第二步：获得注册与最近活跃日期距离‘今天’的日期差。

select 
	uid
	,user_cnt
	,timestampdiff(day,first_dt,cur_dt) as first_dt_diff
	,timestampdiff(day,last_dt,cur_dt) as last_dt_diff
from	
(
select
    distinct
    uid
    ,min(date(in_time)) over (partition by uid) as first_dt
    ,max(date(out_time)) over (partition by uid) as last_dt
    ,max(date(out_time)) over() as cur_dt
    ,t1.user_cnt
from tb_user_log
left join
(select
    count(distinct uid) as user_cnt
from tb_user_log)  t1 on 1
) t2
----

+-----+----------+---------------+--------------+
| uid | user_cnt | first_dt_diff | last_dt_diff |
+-----+----------+---------------+--------------+
| 101 |        7 |            34 |           34 |
| 102 |        7 |             5 |            5 |
| 103 |        7 |            14 |           14 |
| 104 |        7 |            62 |            2 |
| 105 |        7 |             1 |            1 |
| 108 |        7 |            64 |            1 |
| 109 |        7 |            65 |            0 |
+-----+----------+---------------+--------------+
7 rows in set (0.00 sec)

第三步：统计出结果。

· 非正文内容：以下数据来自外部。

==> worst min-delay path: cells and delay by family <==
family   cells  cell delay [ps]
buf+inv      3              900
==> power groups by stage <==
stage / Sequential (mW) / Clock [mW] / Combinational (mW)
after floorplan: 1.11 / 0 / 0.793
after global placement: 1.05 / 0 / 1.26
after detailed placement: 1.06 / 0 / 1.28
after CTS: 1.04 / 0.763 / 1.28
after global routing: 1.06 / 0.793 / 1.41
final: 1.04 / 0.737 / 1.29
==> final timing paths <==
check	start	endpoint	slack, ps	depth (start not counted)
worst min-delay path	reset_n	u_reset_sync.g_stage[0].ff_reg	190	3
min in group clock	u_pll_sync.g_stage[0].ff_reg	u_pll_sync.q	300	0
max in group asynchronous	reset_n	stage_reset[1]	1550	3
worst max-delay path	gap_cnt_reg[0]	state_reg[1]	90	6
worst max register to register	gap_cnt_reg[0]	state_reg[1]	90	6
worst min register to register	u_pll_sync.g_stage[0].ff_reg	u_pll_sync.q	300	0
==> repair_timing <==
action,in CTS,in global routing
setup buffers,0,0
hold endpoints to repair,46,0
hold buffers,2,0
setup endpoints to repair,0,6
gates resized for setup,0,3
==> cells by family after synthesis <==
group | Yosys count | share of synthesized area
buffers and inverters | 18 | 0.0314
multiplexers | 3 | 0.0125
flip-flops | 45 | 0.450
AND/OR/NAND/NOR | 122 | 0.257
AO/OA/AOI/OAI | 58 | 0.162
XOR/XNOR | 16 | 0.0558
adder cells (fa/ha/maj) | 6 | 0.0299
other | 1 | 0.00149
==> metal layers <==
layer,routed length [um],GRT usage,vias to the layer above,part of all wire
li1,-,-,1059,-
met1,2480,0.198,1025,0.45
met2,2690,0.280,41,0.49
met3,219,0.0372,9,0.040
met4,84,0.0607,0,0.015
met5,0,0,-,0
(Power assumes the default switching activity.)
==> config.mk <==
export PLATFORM = sky130hd
export DESIGN_NAME = decode_pipe_flat
export DESIGN_NICKNAME = d
export VERILOG_FILES = /design/src/rtl/decode_pipe_if.sv /design/src/rtl/decode_pipe.sv /design/src/flat_wrapper.sv
export SDC_FILE = /design/constraint.sdc
export NUM_CORES = 1
export LEC_CHECK = 0
export BUFFER_PORTS_ARGS = -buffer_cell sky130_fd_sc_hd__buf_4
export CORE_MARGIN = 2
export CORE_UTILIZATION = 52
export CTS_BUF_LIST = sky130_fd_sc_hd__clkbuf_2
export CTS_CLUSTER_DIAMETER = 150
export CTS_CLUSTER_SIZE = 10
export DETAILED_ROUTE_END_ITERATION = 16
export HOLD_SLACK_MARGIN = 0.12
export PLACE_DENSITY = 0.87
export SETUP_SLACK_MARGIN = 0.5
export SLEW_MARGIN = 30
export SYNTH_ARGS = -nofsm -noshare
export SYNTH_HDL_FRONTEND = slang
export SYNTH_SLANG_ARGS = --single-unit
==> constraint.sdc <==
create_clock -name clk -period 2.08 [get_ports clk]
set_input_delay 0.208 -clock clk [delete_from_list [all_inputs] [get_ports clk]]
set_output_delay 0.208 -clock clk [all_outputs]
set_load 0.005 [all_outputs]
==> src/rtl/decode_pipe_if.sv <==
// Fetch/EX control bundle for decode_pipe: fetch-side inputs and registered EX controls.
// The master modport drives the fetch side; the slave modport is decode_pipe.
interface decode_pipe_if #(
   parameter int CNT_W = 32
);
   logic [31:0]      instr_F;
   logic             valid_F;
   logic             br_taken_EX;
   logic             illegal_clr;
   logic             alusrc_EX;
   logic             regwrite_EX;
   logic [2:0]       regsel_EX;
   logic [3:0]       aluop_EX;
   logic             gpio_we_EX;
   logic [1:0]       pcsrc_EX;
   logic             stall_FETCH;
   logic             illegal_sticky;
   logic [CNT_W-1:0] retired_cnt;

   modport master (
      output instr_F, valid_F, br_taken_EX, illegal_clr,
      input  alusrc_EX, regwrite_EX, regsel_EX, aluop_EX, gpio_we_EX,
             pcsrc_EX, stall_FETCH, illegal_sticky, retired_cnt
   );

   modport slave (
      input  instr_F, valid_F, br_taken_EX, illegal_clr,
      output alusrc_EX, regwrite_EX, regsel_EX, aluop_EX, gpio_we_EX,
             pcsrc_EX, stall_FETCH, illegal_sticky, retired_cnt
   );
endinterface
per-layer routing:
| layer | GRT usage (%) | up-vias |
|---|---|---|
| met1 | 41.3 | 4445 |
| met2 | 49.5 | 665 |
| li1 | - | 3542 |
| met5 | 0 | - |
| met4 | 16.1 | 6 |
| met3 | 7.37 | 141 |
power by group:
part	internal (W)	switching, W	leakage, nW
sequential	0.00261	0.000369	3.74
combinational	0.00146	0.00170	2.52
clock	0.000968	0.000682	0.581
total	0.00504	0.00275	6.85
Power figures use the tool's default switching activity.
`config.mk`:
```
export PLATFORM = sky130hd
export DESIGN_NAME = voice_alloc_flat
export DESIGN_NICKNAME = d
export VERILOG_FILES = /design/src/rtl/voice_alloc_if.sv /design/src/rtl/voice_alloc.sv /design/src/flat_wrapper.sv
export SDC_FILE = /design/constraint.sdc
export NUM_CORES = 1
export LEC_CHECK = 0
export BUFFER_PORTS_ARGS = -buffer_cell sky130_fd_sc_hd__buf_4
export CAP_MARGIN = 20
export CORE_MARGIN = 1
export CORE_UTILIZATION = 54
export DETAILED_ROUTE_END_ITERATION = 8
export PLACE_DENSITY = 0.74
export SLEW_MARGIN = 40
export SYNTH_ARGS = -nofsm -noshare
export SYNTH_HDL_FRONTEND = slang
export SYNTH_SLANG_ARGS = --single-unit
```
`constraint.sdc`:
```
create_clock -name CLK -period 3.7 [get_ports CLK]
set_input_delay 0 -clock CLK [delete_from_list [all_inputs] [get_ports CLK]]
set_output_delay 0 -clock CLK [all_outputs]
set_load 0.1 [all_outputs]
```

最终代码如下：

select
   user_grade
   ,round(count(1)/max(user_cnt),2) as ratio
from
(select
   uid
   ,user_cnt
   ,case
		when last_dt_diff>=30  then '流失用户'
		when last_dt_diff>=7 then '沉睡用户'
       when first_dt_diff<7 then '新晋用户'
 		when last_dt_diff<7 and first_dt_diff>=7 then '忠实用户'    
   end as user_grade
from		
(select 
   uid
   ,user_cnt
   ,timestampdiff(day,first_dt,cur_dt) as first_dt_diff
   ,timestampdiff(day,last_dt,cur_dt) as last_dt_diff
from	
(
select
   distinct
   uid
   ,min(date(in_time)) over (partition by uid) as first_dt
   ,max(date(out_time)) over (partition by uid) as last_dt
   ,max(date(out_time)) over() as cur_dt
   ,t1.user_cnt
from tb_user_log
left join
(select
   count(distinct uid) as user_cnt
from tb_user_log)  t1 on 1
) t2
)t3
) t4
group by user_grade
order by user_grade, ratio desc;